Despite a much smaller time-allotment, our students, roughly speaking, keep pace with Northern students because they are older and somewhat more serious, because the course is shortened by the elimination of uselessly perplexing topics in arithmetic like compound proportion and cube root, but chiefly because the utility of mathematics is made vivid, and vigorous interest aroused by its immediate application in class-room and shop to problems arising in the industries. Our students are not stuffed like sausages with rules and definitions, mathematical or other; they ascend to general principles through the analysis of concrete cases.
English serves to represent the group of studies that exert a liberalizing influence upon the student, that possess a cultural rather than a technical value. From oral lessons in language in the lower classes, the students advance to a modicum of technical grammar in the middle of the course, and hence to the rhetoric of the Senior year. Moreover, an unusually large amount of written composition is insisted upon, the compositions being used not merely to discipline the student in chaste feeling, consecutive thinking, and efficient expression, but also to sharpen his powers of observation and to stimulate him to pick out of his daily experience the elements that are significant. School readers are used in the lower classes because the readers present economically and compactly a whole gamut of literary styles and forms. These readers are importantly supplemented and gradually superseded by certain classics appropriate to the grades. The classic, whether Robinson Crusoe, or Ivanhoe, Rip Van Winkle, the House of Seven Gables, or The Merchant of Venice, presents an artistic whole, and permits the students to acquire some sense of literary structure. The dominant motive in literary instruction is, perhaps, esthetic, but I am convinced that the ethical influence of this instruction at Tuskegee is profound and abiding.
However liberal the provisions of the academic curriculum, the value of the department is finally determined by the devotion and ability of the teachers. Universities and normal schools, and the seasoned staffs of public-school systems—from these sources, whether in Massachusetts, California, or Tennessee, Principal Washington has gathered a force of academic teachers of rare ability and devotion. Eminent for personality rather than for method, these teachers are no tyros in method. In such hands the excellent features of the curriculum are raised to the N-th power.

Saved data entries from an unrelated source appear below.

===== src/flat_wrapper.sv =====
// flat-port wrapper written by rule: the top's interface ports become plain ports
module lc3b_regfile_flat 
#(
  parameter int WIDTH = 16,
  parameter int NREGS = 8
)
  (CLK, RESET_N, rf_LD_REG, rf_DR, rf_BUS, rf_LD_CC, rf_SR1, rf_SR2, rf_SR1OUT, rf_SR2OUT, rf_N, rf_Z, rf_P);
  lc3b_regfile_if #(.WIDTH(WIDTH), .NREGS(NREGS)) rf_i ();
  input logic CLK;
  input logic RESET_N;
  input wire logic [$bits(rf_i.LD_REG)-1:0] rf_LD_REG;
  input wire logic [$bits(rf_i.DR)-1:0] rf_DR;
  input wire logic [$bits(rf_i.BUS)-1:0] rf_BUS;
  input wire logic [$bits(rf_i.LD_CC)-1:0] rf_LD_CC;
  input wire logic [$bits(rf_i.SR1)-1:0] rf_SR1;
  input wire logic [$bits(rf_i.SR2)-1:0] rf_SR2;
  output wire logic [$bits(rf_i.SR1OUT)-1:0] rf_SR1OUT;
  output wire logic [$bits(rf_i.SR2OUT)-1:0] rf_SR2OUT;
  output wire logic [$bits(rf_i.N)-1:0] rf_N;
  output wire logic [$bits(rf_i.Z)-1:0] rf_Z;
  output wire logic [$bits(rf_i.P)-1:0] rf_P;
  assign rf_i.LD_REG = rf_LD_REG;
  assign rf_i.DR = rf_DR;
  assign rf_i.BUS = rf_BUS;
  assign rf_i.LD_CC = rf_LD_CC;
  assign rf_i.SR1 = rf_SR1;
  assign rf_i.SR2 = rf_SR2;
  assign rf_SR1OUT = rf_i.SR1OUT;
  assign rf_SR2OUT = rf_i.SR2OUT;
  assign rf_N = rf_i.N;
  assign rf_Z = rf_i.Z;
  assign rf_P = rf_i.P;
  lc3b_regfile #(.WIDTH(WIDTH), .NREGS(NREGS)) u_core (.CLK(CLK), .RESET_N(RESET_N), .rf(rf_i));
endmodule
--- src/rtl/kmeans_pkg.sv ---
// Shared state encoding, parameter defaults and helpers for the k-means iteration controller.
package kmeans_pkg;

    typedef enum logic [1:0] {
        IDLE      = 2'd0,
        SWEEP     = 2'd1,
        WAIT_ITER = 2'd2,
        REPORT    = 2'd3
    } km_state_e;

    localparam int KM_H_ACTIVE  = 320;
    localparam int KM_V_ACTIVE  = 180;
    localparam int KM_HC_W      = 9;
    localparam int KM_VC_W      = 8;
    localparam int KM_ADDR_W    = 15;
    localparam int KM_MAX_ITERS = 8;
    localparam int KM_PIPE_LAT  = 2;

    // Iteration counter increment that sticks at 255 instead of wrapping.
    function automatic logic [7:0] sat_inc8(input logic [7:0] v);
        return (v == 8'hFF) ? v : v + 8'd1;
    endfunction

endpackage

--- src/rtl/km_delay_line.sv ---
// Fixed-depth shift register used to align control strobes with point-memory read data.
module km_delay_line #(
    parameter int unsigned WIDTH = 1,
    parameter int unsigned DEPTH = 1
) (
    input  logic             clk_in,
    input  logic             rst_n_in,
    input  logic [WIDTH-1:0] data_in,
    output logic [WIDTH-1:0] data_out
);

    logic [WIDTH-1:0] stage_q [DEPTH];

    // Shift every stage by one each cycle; reset clears the whole line.
    always_ff @(posedge clk_in or negedge rst_n_in) begin
        if (!rst_n_in) begin
            for (int unsigned i = 0; i < DEPTH; i++) begin
                stage_q[i] <= '0;
            end
        end else begin
            stage_q[0] <= data_in;
            for (int unsigned i = 1; i < DEPTH; i++) begin
                stage_q[i] <= stage_q[i-1];
            end
        end
    end

    assign data_out = stage_q[DEPTH-1];

endmodule
--- src/rtl/uart_tx_cfg_if.sv ---
// Controller-to-transmitter word handshake plus serial line status.
// The master drives words in; the slave serialises them.
interface uart_tx_cfg_if #(
  parameter int DATA_BITS = 8
);

  logic                 i_TX_DV;
  logic [DATA_BITS-1:0] i_TX_DATA;
  logic                 o_TX_SERIAL;
  logic                 o_TX_ACTIVE;
  logic                 o_TX_READY;
  logic                 o_TX_DONE;

  modport master (
    output i_TX_DV,
    output i_TX_DATA,
    input  o_TX_SERIAL,
    input  o_TX_ACTIVE,
    input  o_TX_READY,
    input  o_TX_DONE
  );

  modport slave (
    input  i_TX_DV,
    input  i_TX_DATA,
    output o_TX_SERIAL,
    output o_TX_ACTIVE,
    output o_TX_READY,
    output o_TX_DONE
  );

endinterface

--- src/rtl/uart_baud_cnt.sv ---
// Bit-period counter: ticks on the last clock of each serial bit.
// A restart pulls the count back to zero so every state starts aligned.
module uart_baud_cnt #(
  parameter int CLKS_PER_BIT = 868
) (
  input  logic i_CLK,
  input  logic i_RST_N,
  input  logic i_RESTART,
  output logic o_TICK
);

  localparam int CW = (CLKS_PER_BIT < 2) ? 1 : $clog2(CLKS_PER_BIT);
  localparam logic [CW-1:0] LAST = CW'(CLKS_PER_BIT - 1);

  if (CLKS_PER_BIT < 2) begin : g_bad_cpb
    $fatal(1, "uart_baud_cnt: CLKS_PER_BIT must be >= 2");
  end

  logic [CW-1:0] cnt_q;
  logic [CW-1:0] cnt_d;

  assign o_TICK = (cnt_q == LAST);

  always_comb begin
    cnt_d = cnt_q + CW'(1);
    if (i_RESTART || o_TICK) begin
      cnt_d = '0;
    end
  end

  always_ff @(posedge i_CLK) begin
    if (!i_RST_N) begin
      cnt_q <= '0;
    end else begin
      cnt_q <= cnt_d;
    end
  end

endmodule

--- src/rtl/uart_tx_cfg.sv ---
// Configurable UART transmitter with a one-word holding buffer so
// consecutive frames leave the pin with no idle gap between them.
module uart_tx_cfg
  import uart_pkg::*;
#(
  parameter int CLKS_PER_BIT = 868,
  parameter int DATA_BITS    = 8,
  parameter int PARITY       = 0,
  parameter int STOP_BITS    = 1
) (
  input  logic          i_CLK,
  input  logic          i_RST_N,
  uart_tx_cfg_if.slave  bus
);

  if (CLKS_PER_BIT < 2) begin : g_bad_cpb
    $fatal(1, "uart_tx_cfg: CLKS_PER_BIT must be >= 2");
  end
  if (DATA_BITS < 5 || DATA_BITS > 9) begin : g_bad_db
    $fatal(1, "uart_tx_cfg: DATA_BITS must be 5..9");
  end
  if (PARITY < 0 || PARITY > 2) begin : g_bad_par
    $fatal(1, "uart_tx_cfg: PARITY must be 0, 1 or 2");
  end
  if (STOP_BITS < 1 || STOP_BITS > 2) begin : g_bad_sb
    $fatal(1, "uart_tx_cfg: STOP_BITS must be 1 or 2");
  end

  localparam tx_state_t  ST_PAR    = uart_pkg::PARITY;
  localparam logic [3:0] LAST_DATA = 4'(DATA_BITS - 1);
  localparam logic [3:0] LAST_STOP = 4'(STOP_BITS - 1);
  localparam logic       PAR_EN    = (PARITY != PAR_NONE);
  localparam logic       PAR_INV   = (PARITY == PAR_ODD);

  tx_state_t            state_q, state_d;
  logic [DATA_BITS-1:0] shift_q, shift_d;
  logic [DATA_BITS-1:0] buf_q, buf_d;
  logic                 full_q, full_d;
  logic                 par_q, par_d;
  logic                 done_q, done_d;
  logic [3:0]           bit_q, bit_d;
  logic                 tick;
  logic                 accept;
  logic                 stop_end;
  logic                 ser;

  assign accept   = bus.i_TX_DV && !full_q;
  assign stop_end = (state_q == STOP) && tick && (bit_q == LAST_STOP);

  uart_baud_cnt #(
    .CLKS_PER_BIT (CLKS_PER_BIT)
  ) u_baud (
    .i_CLK     (i_CLK),
    .i_RST_N   (i_RST_N),
    .i_RESTART (state_d != state_q),
    .o_TICK    (tick)
  );

  always_comb begin
    state_d = state_q;
    shift_d = shift_q;
    buf_d   = buf_q;
    full_d  = full_q;
    par_d   = par_q;
    bit_d   = bit_q;
    done_d  = 1'b0;
    unique case (state_q)
      IDLE: begin
        if (accept) begin
          state_d = START;
          shift_d = bus.i_TX_DATA;
          par_d   = (^bus.i_TX_DATA) ^ PAR_INV;
        end
      end
      START: begin
        if (tick) state_d = DATA;
      end
      DATA: begin
        if (tick) begin
          shift_d = shift_q >> 1;
          if (bit_q == LAST_DATA) begin
            bit_d   = '0;
            state_d = PAR_EN ? ST_PAR : STOP;
          end else begin
            bit_d = bit_q + 4'd1;
          end
        end
      end
      ST_PAR: begin
        if (tick) state_d = STOP;
      end
      STOP: begin
        if (stop_end) begin
          bit_d  = '0;
          done_d = 1'b1;
          // A buffered word wins; READY=0 guarantees no accept then.
          if (full_q) begin
            state_d = START;
            shift_d = buf_q;
            par_d   = (^buf_q) ^ PAR_INV;
            full_d  = 1'b0;
          end else if (accept) begin
            state_d = START;
            shift_d = bus.i_TX_DATA;
            par_d   = (^bus.i_TX_DATA) ^ PAR_INV;
          end else begin
            state_d = IDLE;
          end
        end else if (tick) begin
          bit_d = bit_q + 4'd1;
        end
      end
      default: state_d = IDLE;
    endcase
    if (accept && state_q != IDLE && !stop_end) begin
      buf_d  = bus.i_TX_DATA;
      full_d = 1'b1;
    end
  end

  always_ff @(posedge i_CLK) begin
    if (!i_RST_N) begin
      state_q <= IDLE;
      shift_q <= '0;
      buf_q   <= '0;
      full_q  <= 1'b0;
      par_q   <= 1'b0;
      done_q  <= 1'b0;
      bit_q   <= '0;
    end else begin
      state_q <= state_d;
      shift_q <= shift_d;
      buf_q   <= buf_d;
      full_q  <= full_d;
      par_q   <= par_d;
      done_q  <= done_d;
      bit_q   <= bit_d;
    end
  end

  always_comb begin
    ser = 1'b1;
    unique case (state_q)
      START:   ser = 1'b0;
      DATA:    ser = shift_q[0];
      ST_PAR:  ser = par_q;
      default: ser = 1'b1;
    endcase
  end

  assign bus.o_TX_SERIAL = ser;
  assign bus.o_TX_ACTIVE = (state_q != IDLE);
  assign bus.o_TX_READY  = !full_q;
  assign bus.o_TX_DONE   = done_q;

endmodule
## config.mk

```make
export PLATFORM = sky130hd
export DESIGN_NAME = byte_word_bridge_flat
export DESIGN_NICKNAME = d
export VERILOG_FILES = /design/src/rtl/byte_word_bridge_pkg.sv /design/src/rtl/byte_word_bridge_if.sv /design/src/rtl/byte_word_bridge_lane_mux.sv /design/src/rtl/byte_word_bridge.sv /design/src/flat_wrapper.sv
export SDC_FILE = /design/constraint.sdc
export NUM_CORES = 1
export LEC_CHECK = 0
export CAP_MARGIN = 40
export CORE_ASPECT_RATIO = 1.1
export CORE_MARGIN = 2
export CORE_UTILIZATION = 47
export CTS_CLUSTER_SIZE = 10
export DETAILED_ROUTE_END_ITERATION = 10
export HOLD_SLACK_MARGIN = 0.12
export PLACE_DENSITY = 0.78
export SETUP_SLACK_MARGIN = 0.5
export SLEW_MARGIN = 0
export SYNTH_ARGS = -nofsm -noshare
export SYNTH_HDL_FRONTEND = slang
export SYNTH_SLANG_ARGS = --single-unit
export TNS_END_PERCENT = 30
```

## constraint.sdc

```tcl
create_clock -name clk -period 2.1 [get_ports clk]
set_input_delay 0.42 -clock clk [delete_from_list [all_inputs] [get_ports clk]]
set_output_delay 0.42 -clock clk [all_outputs]
set_load 0.02 [all_outputs]
```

ANOTHER PORTION OF THE SCHOOL GROUNDS.
Finally, academic and industrial teachers are animated with a sentiment of solidarity, with an esprit de corps, which solves many a problem of conflicting duty and jurisdiction, and which must impress the student with the essential unity of Tuskegee's endeavor to equip men and women for life. The crude, stumbling, sightless plantation-boy who lives in the environment of Tuskegee for three or four years, departs with an address, an alertness, a resourcefulness, and above all a spirit of service, that announce the educated man.